Particle separation mechanisms were also experimentally investigated using a laboratory prototype. The efficiencies of this prototype were measured under three inlet air Reynolds numbers - Re =9993, 17765, and 25581. The experiments were compared with the theoretical analyses and the Crawford model developed in 1976. It was found that the new model agreed with the experiments well, while the Crawford model under-estimated the particle separation efficiency. Nevertheless, the measured efficiencies for smaller particles were always lower than the predictions using the models. It was speculated that the separated particles reentered the air stream from the bunker. The smaller the particle, the higher the reentrainment effect was.

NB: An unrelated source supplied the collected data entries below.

<file path="src/rtl/ps2_pkg.sv">
// Shared definitions for the PS/2 host-side blocks: FSM states, status word
// layout and default timing constants.
package ps2_pkg;

   typedef enum logic [2:0] {
      IDLE,
      INHIBIT,
      DATA,
      PARITY,
      STOP,
      ACKW,
      WAITIDLE
   } ps2_state_t;

   localparam int ST_DONE    = 11;
   localparam int ST_TIMEOUT = 10;
   localparam int ST_NACK    = 9;
   localparam int ST_BUSY    = 8;

   localparam int DEF_INHIBIT_CYCLES = 10000;    // 100 us at 100 MHz
   localparam int DEF_TIMEOUT_CYCLES = 1500000;  // 15 ms at 100 MHz

   function automatic logic odd_parity(input logic [7:0] i_byte);
      return ~^i_byte;
   endfunction

endpackage

</file>
<file path="src/rtl/ps2_line_sync.sv">
// Two-flop synchroniser for the PS2C/PS2D pads plus a one-cycle pulse on each
// falling edge of the synchronised clock line.
module ps2_line_sync (
   input  logic clk,
   input  logic rst,
   input  logic i_ps2c,
   input  logic i_ps2d,
   output logic o_ps2c,
   output logic o_ps2d,
   output logic o_fall
);

   logic [1:0] r_c_sync;
   logic [1:0] r_d_sync;
   logic       r_c_prev;

   // Idle bus level is high, so the chain resets to 1 and reset release cannot
   // fake a falling edge.
   always_ff @(posedge clk or posedge rst) begin
      if (rst) begin
         r_c_sync <= 2'b11;
         r_d_sync <= 2'b11;
         r_c_prev <= 1'b1;
      end else begin
         // NOTE: non-blocking assignments let each flop take its neighbour's old value, forming a true shift chain.
         r_c_sync <= {r_c_sync[0], i_ps2c};
         r_d_sync <= {r_d_sync[0], i_ps2d};
         r_c_prev <= r_c_sync[1];
      end
   end

   assign o_ps2c = r_c_sync[1];
   assign o_ps2d = r_d_sync[1];
   assign o_fall = r_c_prev & ~r_c_sync[1];

endmodule

</file>
<file path="src/rtl/ps2_host_tx.sv">
// Host-to-device PS/2 transmitter on the Wishbone-style bus: a CPU write starts a
// request-to-send frame; status and a level completion interrupt report the outcome.
module ps2_host_tx
   import ps2_pkg::*;
#(
   parameter int INHIBIT_CYCLES = DEF_INHIBIT_CYCLES,
   parameter int TIMEOUT_CYCLES = DEF_TIMEOUT_CYCLES
) (
   input  logic        clk,
   input  logic        rst,
   input  logic        STB,
   input  logic        WE,
   input  logic [31:0] DAT_I,
   output logic [31:0] DAT_O,
   output logic        ACK,
   output logic        INT,
   input  logic        ps2c_i,
   input  logic        ps2d_i,
   output logic        ps2c_oe,
   output logic        ps2d_oe
);

   localparam int CNT_MAX = (INHIBIT_CYCLES > TIMEOUT_CYCLES) ? INHIBIT_CYCLES : TIMEOUT_CYCLES;
   localparam int CW      = $clog2(CNT_MAX + 1);
   localparam logic [CW-1:0] INH_LAST = CW'(INHIBIT_CYCLES - 1);
   localparam logic [CW-1:0] INH_END  = CW'(INHIBIT_CYCLES);
   localparam logic [CW-1:0] TO_LAST  = CW'(TIMEOUT_CYCLES - 1);

   ps2_state_t    r_state;
   logic [7:0]    r_byte;
   logic [2:0]    r_bit;
   logic [CW-1:0] r_cnt;
   logic          r_busy, r_done, r_timeout, r_nack;
   logic          r_c_oe, r_d_oe;
   logic          r_wr_d, r_rd_d;

   logic w_wr, w_rd, w_wr_evt, w_rd_evt;
   logic w_c_sync, w_d_sync, w_fall, w_timeout;
   logic w_unused_dat;

   ps2_line_sync u_sync (
      .clk    (clk),
      .rst    (rst),
      .i_ps2c (ps2c_i),
      .i_ps2d (ps2d_i),
      .o_ps2c (w_c_sync),
      .o_ps2d (w_d_sync),
      .o_fall (w_fall)
   );

   assign w_wr         = STB & WE;
   assign w_rd         = STB & ~WE;
   assign w_wr_evt     = w_wr & ~r_wr_d;
   assign w_rd_evt     = w_rd & ~r_rd_d;
   assign w_timeout    = (r_state inside {DATA, PARITY, STOP, ACKW, WAITIDLE}) && (r_cnt == TO_LAST);
   assign w_unused_dat = ^DAT_I[31:8];

   assign ACK     = STB;
   assign INT     = r_done;
   assign ps2c_oe = r_c_oe;
   assign ps2d_oe = r_d_oe;

   always_comb begin
      // NOTE: default every bit before the selective writes so no latch is inferred.
      DAT_O             = '0;
      DAT_O[7:0]        = r_byte;
      DAT_O[ST_BUSY]    = r_busy;
      DAT_O[ST_NACK]    = r_nack;
      DAT_O[ST_TIMEOUT] = r_timeout;
      DAT_O[ST_DONE]    = r_done;
   end

   // Asynchronous reset releases both open-drain lines at once, even mid-frame.
   always_ff @(posedge clk or posedge rst) begin
      if (rst) begin
         r_state   <= IDLE;
         r_byte    <= '0;
         r_bit     <= '0;
         r_cnt     <= '0;
         r_busy    <= 1'b0;
         r_done    <= 1'b0;
         r_timeout <= 1'b0;
         r_nack    <= 1'b0;
         r_c_oe    <= 1'b0;
         r_d_oe    <= 1'b0;
         r_wr_d    <= 1'b0;
         r_rd_d    <= 1'b0;
      end else begin
         r_wr_d <= w_wr;
         r_rd_d <= w_rd;
         if (w_rd_evt) r_done <= 1'b0;
         if (r_state != IDLE) r_cnt <= r_cnt + 1'b1;

         if (w_timeout) begin
            r_c_oe    <= 1'b0;
            r_d_oe    <= 1'b0;
            r_timeout <= 1'b1;
            r_done    <= 1'b1;
            r_busy    <= 1'b0;
            r_state   <= IDLE;
         end else begin
            case (r_state)
               IDLE: if (w_wr_evt) begin
                  r_byte    <= DAT_I[7:0];
                  r_done    <= 1'b0;
                  r_timeout <= 1'b0;
                  r_nack    <= 1'b0;
                  r_busy    <= 1'b1;
                  r_c_oe    <= 1'b1;
                  r_cnt     <= '0;
                  r_state   <= INHIBIT;
               end
               INHIBIT: begin
                  // Start bit goes out one cycle before the clock line is released.
                  if (r_cnt == INH_LAST) r_d_oe <= 1'b1;
                  if (r_cnt == INH_END) begin
                     r_c_oe  <= 1'b0;
                     r_cnt   <= '0;
                     r_bit   <= '0;
                     r_state <= DATA;
                  end
               end
               DATA: if (w_fall) begin
                  r_d_oe <= ~r_byte[r_bit];
                  r_bit  <= r_bit + 3'd1;
                  if (r_bit == 3'd7) r_state <= PARITY;
               end
               PARITY: if (w_fall) begin
                  r_d_oe  <= ~odd_parity(r_byte);
                  r_state <= STOP;
               end
               STOP: if (w_fall) begin
                  r_d_oe  <= 1'b0;
                  r_state <= ACKW;
               end
               ACKW: if (w_fall) begin
                  if (w_d_sync) r_nack <= 1'b1;
                  r_state <= WAITIDLE;
               end
               WAITIDLE: if (w_c_sync && w_d_sync) begin
                  r_busy  <= 1'b0;
                  r_done  <= 1'b1;
                  r_state <= IDLE;
               end
               default: r_state <= IDLE;
            endcase
         end
      end
   end

endmodule

</file>
<file path="config.mk">
export PLATFORM = sky130hd
export DESIGN_NAME = ps2_host_tx
export DESIGN_NICKNAME = d
export VERILOG_FILES = /design/src/rtl/ps2_pkg.sv /design/src/rtl/ps2_line_sync.sv /design/src/rtl/ps2_host_tx.sv
export SDC_FILE = /design/constraint.sdc
export NUM_CORES = 1
export LEC_CHECK = 0
export ABC_AREA = 1
export BUFFER_PORTS_ARGS = -buffer_cell sky130_fd_sc_hd__buf_2
export CAP_MARGIN = 20
export CORE_AREA = 2 2 79 81
export DETAILED_ROUTE_END_ITERATION = 12
export DIE_AREA = 0 0 81 83
export PLACE_DENSITY = 0.9
export SLEW_MARGIN = 15
export SYNTH_ARGS = -nofsm -noshare
export SYNTH_HDL_FRONTEND = slang
export SYNTH_SLANG_ARGS = --single-unit
</file>
<file path="constraint.sdc">
create_clock -name clk -period 3.35 [get_ports clk]
set_input_delay 1.005 -clock clk [delete_from_list [all_inputs] [get_ports clk]]
set_output_delay 1.005 -clock clk [all_outputs]
set_load 0.005 [all_outputs]
</file>
==> flow_metrics.py, run 1 <==
metrics = {
    "status": {
        "status": "completed",
    },
    "sta": {
        "fin_ws_ps": 1120,
        "fin_crit_sh_pct": 66.7,
        "rsz0062_at_grt": "no",
        "relSlewSlack_pct": 66.4,
        "fin_setup_tns_ps": 0,
        "setup_viol": 0,
        "clock_skew_ps": 12.7,
        "maxSlewViolCount": 0,
        "fmax_ghz": 0.448,
        "hold_viol": 0,
        "max_slew.worst_pin.slew_ps": 501,
        "min_period_ps": 2230,
        "whs_ps": 360,
    },
    "worst_setup_path": {
        "crit_path_max_fanout": 3,
        "worstReg2RegStart": "r_cnt[0]",
        "r2r_slack_ps": 1290,
        "critPathSlowestCell": "buf_2",
        "crit_arrival_ps": 1230,
        "required_ps": 2340,
        "worstSetupPathType": "in -> out",
        "startpoint_type": "primary input",
        "rr_endpoint": "ps2c_oe",
        "crit_path_end_kind": "output port",
        "critPathMaxStageDelay_ps": 120,
        "cp_top_family": "buffers and inverters",
        "critPathBufInv": 2,
        "reg2regPathDepth": 9,
        "path_cells": "buf_2 -> buf_2",
        "cpMostUsedCell": "buf_2",
    },
    "flow_run": {
        "cap_violations": 0,
    },
    "synth": {
        "synth_ff_type": "dfrtp_1",
        "ys_ff_latch": 48,
        "netlist_area_sq_um": 3180,
        "yosysUniqueCellTypes": 36,
        "ys.warnings.count": 0,
        "postSynth.asyncResetShare_pct": 100,
        "avgSynthCellArea_sq_um": 7.35,
        "syn_inst": 432,
        "synth_edf_count": 0,
        "synth_top_area_cell": "dfrtp_1",
        "synthTopCellsByArea": "dfrtp_1 (34%), nand2_1 (14%), buf_4 (6.1%), inv_1 (5.8%), nand3_1 (5.5%)",
        "seq_area_frac_synth_pct": 38.0,
        "synthDominantCellAreaShare_pct": 33.9,
    },
    "cts": {
        "cts_buffer_depth": 2,
        "clk_pin_slew_ps": 90,
        "hold_buffers": 0,
        "root_buffer": "clkbuf_8",
        "numCtsBuffers": 5,
        "ctsResizeCount": 0,
        "clk_latency_ps": 310,
        "clock-sinks": 48,
        "htree_levels": 2,
        "tritoncts": "yes",
        "postCtsSetupBuffers": 0,
    },
    "global_route": {
        "overflow": 0,
        "track_usage_pct": 23.0,
        "grt_start_max_net_pins": 49,
        "grt_pass1_vias": 2720,
        "grt_pass1_wl_microns": 12300,
        "antenna_found_initial": 0,
    },
    "placement": {
        "place_ws_ps": 1110,
        "dpl.hpwl_microns": 5170,
        "placed_area_sq_um": 3260,
        "place_congestion": 0.988,
        "portBuffers": 29,
    },
    "final_layout": {
        "stdcell_area_sq_um": 3440,
        "regArea_sq_um": 1210,
        "num_antenna_cells": 0,
        "nets": 500,
        "multi_input_area_sq_um": 1600,
        "drive_gt1_share_pct": 16.6,
        "area_growth_pct": 8.23,
        "fillers": 499,
    },
    "route": {
        "wl_per_cell_microns": 13.5,
        "initialDrtViolationCount": 269,
        "vias": 2938,
        "first_pass_iters": 6,
        "drc": 0,
        "wirelength_microns": 7190,
        "via_per_inst": 5.50,
        "ant_nets": 0,
    },
    "worst_hold_path": {
        "hp-class": "reg -> reg",
        "hold-path-endpoint": "u_sync.r_c_sync[1]",
        "min-delay-start": "u_sync.r_c_sync[0]",
        "whs_path_depth": 0,
    },
    "power": {
        "vdd_drop_max_uv": 533,
        "p_per_area_nw_per_um2": 838,
        "p_leak_nw": 1.71,
    },
    "floorplan": {
        "rows": 28,
        "fp.dieW_microns": 81,
        "io-pin-count": 74,
        "start_util_pct": 54.6,
        "die_y_microns": 83,
        "core_sq_um": 5820,
        "fp.dieArea_sq_um": 6720,
    },
}
## flip-flops by register name (all words and copies together), names as in the netlist
name and cells:
r_cnt 21, r_byte 8, r_bit 3, r_state 3
u_sync.r_c_sync 2, u_sync.r_d_sync 2, INT 1, ps2c_oe 1
ps2d_oe 1, r_busy 1, r_nack 1, r_rd_d 1
r_timeout 1, r_wr_d 1, u_sync.r_c_prev 1
## layout make-up
type,instances,share of cell area (%)
inverters,56,6.12
clock buffers,5,2.00
multi-input cells,317,46.6
repair buffers,30,4.81
clock inverters,3,2.62
well taps,75,2.73
flip-flops and latches,48,35.1
## per-stage QoR
| step | util [%] | instances | power [W] |
|---|---|---|---|
| floorplan | - | 451 | 0.00200 |
| detailed placement | 56.0 | 525 | 0.00227 |
| global route | 59.1 | 534 | 0.00311 |
| CTS | 58.8 | 533 | 0.00286 |
| finish | 59.1 | 534 | 0.00288 |
| global placement | 56.0 | 525 | 0.00220 |
## report_power, final
| group | internal, W | total (W) | switching (W) |
|---|---|---|---|
| combinational | 0.000460 | 0.00127 | 0.000814 |
| clock | 0.000373 | 0.000585 | 0.000211 |
| sequential | 0.000768 | 0.00102 | 0.000255 |
## how the worst max path moves through the flow
stage | slack [ps] | cells after the start | endpoint | start
2_1_floorplan | 1210 | 1 | INT | rst
3_3_place_gp | 1120 | 2 | ACK | STB
3_5_place_dp | 1110 | 2 | ACK | STB
4_1_cts | 1110 | 2 | ACK | STB
5_1_grt | 1100 | 2 | ACK | STB
6_report | 1120 | 2 | ACK | STB
## metal layers
metal	vias to the layer above	track usage (%)	part of all wire, %
li1	1390	-	-
met1	1375	31.5	42
met2	148	36.8	49
met3	25	2.39	6.6
met4	0	9.71	2.9
met5	-	0	0
## layout by cell type, fill, tap and decap left out, types with 2 or more instances in the layout
| cell | synthesis | layout |
|---|---|---|
| nor2_4 | 5 | 5 |
| a21oi_1 | 5 | 5 |
| nand2_2 | 5 | 5 |
| conb_1 | 1 | 20 |
| inv_1 | 49 | 48 |
| nand2_1 | 120 | 120 |
| nand4_1 | 4 | 4 |
| o21ai_1 | 4 | 4 |
| nor3_1 | 13 | 13 |
| bufinv_16 | 0 | 3 |
| nor2_2 | 7 | 7 |
| xnor2_1 | 3 | 3 |
| inv_2 | 7 | 8 |
| nor2_1 | 37 | 37 |
| a22oi_1 | 3 | 3 |
| clkbuf_8 | 0 | 5 |
| o21ai_2 | 2 | 2 |
| o21ai_0 | 18 | 18 |
| buf_2 | 2 | 29 |
| dfrtp_1 | 43 | 43 |
| a31oi_1 | 4 | 4 |
| nand3_1 | 35 | 35 |
| dfstp_2 | 5 | 5 |
| ha_1 | 4 | 4 |
| o22ai_1 | 8 | 8 |
| xor2_1 | 10 | 10 |
## logic make-up (layout without fill, tap and decap cells)
| group | count (synthesis) | after routing | share of synthesized area [%] |
|---|---|---|---|
| buf+inv | 86 | 94 | 13.8 |
| flops | 48 | 48 | 38.0 |
| fa+ha+maj | 4 | 4 | 1.58 |
| simple gates | 233 | 233 | 34.3 |
| compound gates | 47 | 47 | 8.63 |
| xor+xnor | 13 | 13 | 3.59 |
| other cells | 1 | 20 | 0.118 |
## synth_stat cells, types with 5 or more instances
master / count
buf_4: 26
o21ai_0: 18
nor3_1: 13
nor2_1: 37
dfstp_2: 5
inv_2: 7
inv_1: 49
nor2_4: 5
nor2_2: 7
o22ai_1: 8
a21oi_1: 5
nand2_2: 5
nand3_1: 35
dfrtp_1: 43
xor2_1: 10
nand2_1: 120
(Power assumes the default switching activity.)
==> run 2, diff against run 1 <==
--- a/config.mk
+++ b/config.mk
@@ -8,10 +8,10 @@
 export ABC_AREA = 1
 export BUFFER_PORTS_ARGS = -buffer_cell sky130_fd_sc_hd__buf_2
 export CAP_MARGIN = 20
-export CORE_AREA = 2 2 79 81
+export CORE_AREA = 2 2 84 86
 export DETAILED_ROUTE_END_ITERATION = 12
-export DIE_AREA = 0 0 81 83
-export PLACE_DENSITY = 0.9
+export DIE_AREA = 0 0 86 88
+export PLACE_DENSITY = 0.85
 export SLEW_MARGIN = 15
 export SYNTH_ARGS = -nofsm -noshare
 export SYNTH_HDL_FRONTEND = slang
==> constraint.sdc (replaced) <==
create_clock -name clk -period 1.88 [get_ports clk]
set_input_delay 0.564 -clock clk [delete_from_list [all_inputs] [get_ports clk]]
set_output_delay 0.564 -clock clk [all_outputs]
set_load 0.005 [all_outputs]
==> run 2 against run 1 <==
First-iteration DRC count shrank 10%; clock power grew 41%; combinational power grew 82%; worst hold slack lost 160 ps; flip-flop and latch count is the same; critical path depth grew 6; sequential share of layout area shrank 0.14 points; core utilization shrank 7.1 points.
==> flow_metrics.py, run 2 (synthesis gave the netlist of run 1 again) <==
metrics = {
    "cts": {
        "cts_buffer_depth": 2,
        "clock-sinks": 48,
        "hold_buffers": 0,
        "tritoncts": "yes",
        "root_buffer": "clkbuf_8",
        "htree_levels": 2,
        "clk_pin_slew_ps": 100,
        "numCtsBuffers": 5,
        "clk_latency_ps": 310,
    },
    "final_layout": {
        "layout_common_cells": "nand2_1 (120), inv_1 (48), dfrtp_1 (42)",
        "largestRegisters": "r_cnt x21, r_byte x8",
        "final_cells": 544,
        "largest_reg_flops": 21,
        "top_register": "r_cnt",
        "final_common_cell": "nand2_1",
        "drive_gt1_share_pct": 18.1,
        "nets": 505,
        "area_growth_pct": 8.79,
        "stdcell_area_sq_um": 3450,
        "num_antenna_cells": 0,
    },
    "floorplan": {
        "rows": 30,
        "io-pin-count": 74,
        "fp.dieW_microns": 86,
        "core_sq_um": 6640,
        "die_y_microns": 88,
        "start_util_pct": 47.8,
        "fp.dieArea_sq_um": 7570,
    },
    "route": {
        "initialDrtViolationCount": 242,
        "vias": 2867,
        "wl_per_cell_microns": 12.9,
        "ant_nets": 0,
        "drc": 0,
        "via_per_inst": 5.27,
        "wirelength_microns": 7030,
        "first_pass_iters": 5,
    },
    "worst_setup_path": {
        "reg2regPathDepth": 8,
        "critPathSlowestCell": "dfrtp_2",
        "worstReg2RegStart": "r_cnt[0]",
        "cp_top_family": "simple AND/OR/NAND/NOR gates",
        "crit_arrival_ps": 1920,
        "required_ps": 2080,
        "crit_path_end_kind": "flip-flop",
        "critPathMaxStageDelay_ps": 400,
        "path_cells": "ha_1 -> nand2_1 -> nor2_4 -> nand2_4 -> nor2_4 -> nand3_1 -> o21ai_0 -> a22oi_1",
        "worstSetupPathType": "reg -> reg",
        "r2r_slack_ps": 150,
        "crit_path_max_fanout": 4,
        "critPathBufInv": 0,
        "startpoint_type": "flip-flop",
        "rr_endpoint": "r_cnt[12]",
        "cpMostUsedCell": "nor2_4",
    },
    "power": {
        "p_per_area_nw_per_um2": 1430,
        "p_clk_share_pct": 16.6,
        "p_int_w": 0.00265,
        "switching_share_pct": 46.5,
        "combinationalPowerShare_pct": 46.6,
        "pwr-share-seq_pct": 36.8,
        "p_sw_w": 0.00230,
        "p_leak_nw": 1.71,
        "vdd_drop_max_uv": 827,
    },
    "sta": {
        "fin_crit_sh_pct": 91.9,
        "min_period_ps": 1730,
        "clock_skew_ps": 8.14,
        "hold_viol": 0,
        "maxSlewViolCount": 0,
        "rsz0062_at_grt": "no",
        "fmax_ghz": 0.579,
        "fin_setup_tns_ps": 0,
        "setup_viol": 0,
    },
    "global_route": {
        "antenna_found_initial": 0,
        "grt_pass1_vias": 2627,
        "grt_start_max_net_pins": 36,
        "overflow": 0,
        "grt_pass1_wl_microns": 11800,
        "track_usage_pct": 19.3,
    },
    "placement": {
        "numPlacedInstances": 534,
        "place_congestion": 0.959,
        "dpl.hpwl_microns": 5270,
        "portBuffers": 29,
        "placed_area_sq_um": 3310,
    },
    "flow_run": {
        "cap_violations": 0,
    },
    "worst_hold_path": {
        "hp-class": "in -> async",
    },
    "status": {
        "status": "completed",
    },
}
[run 2: worst max-delay path by stage]
| stage | start | end | slack, ps | cells past startpoint |
|---|---|---|---|---|
| after floorplan | rst | INT | 180 | 1 |
| after global placement | r_cnt[0] | r_state[2] | 170 | 10 |
| after detailed placement | r_cnt[0] | r_cnt[12] | 80 | 8 |
| after CTS | r_cnt[0] | r_cnt[12] | 70 | 8 |
| after global routing | r_cnt[0] | r_cnt[12] | 0.6 | 8 |
| final | r_cnt[0] | r_cnt[12] | 150 | 8 |
[run 2: worst reg2reg max path, delay by kind of cell, from the launching register on]
kind,cells,cell delay [ps]
adders and majority gates,1,220
DFF,1,400
AOI/OAI and AO/OA,2,310
and+or+nand+nor,5,690
[run 2: stage by stage]
stage / total power [W] / worst slack [ps] / utilization [%] / hold slack [ps]
3_5_place_dp: 0.00408 / 85.0 / 49.8 / 352
6_report: 0.00495 / 153 / 52.0 / 197
3_3_place_gp: 0.00398 / 167 / 49.8 / 346
4_1_cts: 0.00490 / 65.4 / 51.6 / 209
2_1_floorplan: 0.00356 / 180 / - / 345
5_1_grt: 0.00539 / 0.630 / 52.0 / 211
[run 2: power by group through the flow]
stage	Sequential (W)	Combinational [W]	Clock, W
after floorplan	0.00171	0.00185	0
after global placement	0.00181	0.00217	0
after detailed placement	0.00183	0.00225	0
after CTS	0.00182	0.00227	0.000817
after global routing	0.00188	0.00266	0.000849
final	0.00182	0.00231	0.000822
[run 2: repair_timing]
item / in CTS / in global routing
endpoints found under the setup margin: 0 / 16
gates resized for setup: 0 / 4
setup buffers: 0 / 2
[run 2: area by class of cell]
cell class / count / area (sq um)
tap: 80 / 100
fill: 620 / 3190
clock inverter: 3 / 50.0
inverter: 56 / 210
clock buffer: 5 / 68.8
sequential: 48 / 1210
multi-input combinational: 317 / 1610
timing repair buffer: 35 / 203
[run 2: layer usage]
layer / share of wire (%) / routed length, microns / global-route usage [%] / vias up
li1: - / - / - / 1393
met1: 44 / 3060 / 25.7 / 1344
met2: 49 / 3410 / 32.1 / 116
met3: 6.2 / 437 / 2.17 / 14
met4: 1.7 / 121 / 8.23 / 0
met5: 0 / 0 / 0 / -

To verify the above speculation, the airflow pattern inside the identical prototype was characterized using a three-dimensional hotwire anemometer. It showed that the velocity variation within the straight region was much lower than in the dust bunker. Computational fluid dynamics (CFD) simulations using standard k-ɛ models also showed that the airflow turbulence inside the straight region was low. While the airflow inside the bunker was found highly turbulent and circulating. It confirmed that the reentrainment of particles from the bunker contributed to the lower separation efficiencies for smaller particles. In addition, the CFD simulations showed significant bouncing effects for large particles.

This aerodynamic air cleaning technology was applied for cooling air cleaning for the radiator of a combine. The major findings in the mechanism studies were employed to guide the prototype designs. Three prototypes were developed and evaluated in the laboratory and/or field. The pressure drops of these prototypes were less than 250 Pa, and the overall efficiency was in the range of 70-80%. Laboratory test results also showed that the efficiencies of the prototype with bunker aspirations were much higher than those without. It further confirmed that bunker design was critical for the performance of an aerodynamic air cleaner.

In summary, both mechanism studies and applications showed that it was necessary to study the effect of bunker design on the performance of an aerodynamic air cleaner. A properly designed bunker was expected to significantly increase the particle collection efficiency. Systematic studies on the bunker geometry, shape, material, and aspiration ratio were recommended. These studies could be conducted by comparing different physical models with the assistance of CFD simulations. In CFD simulations, user defined functions were strongly recommended for calculating the particle separation efficiency.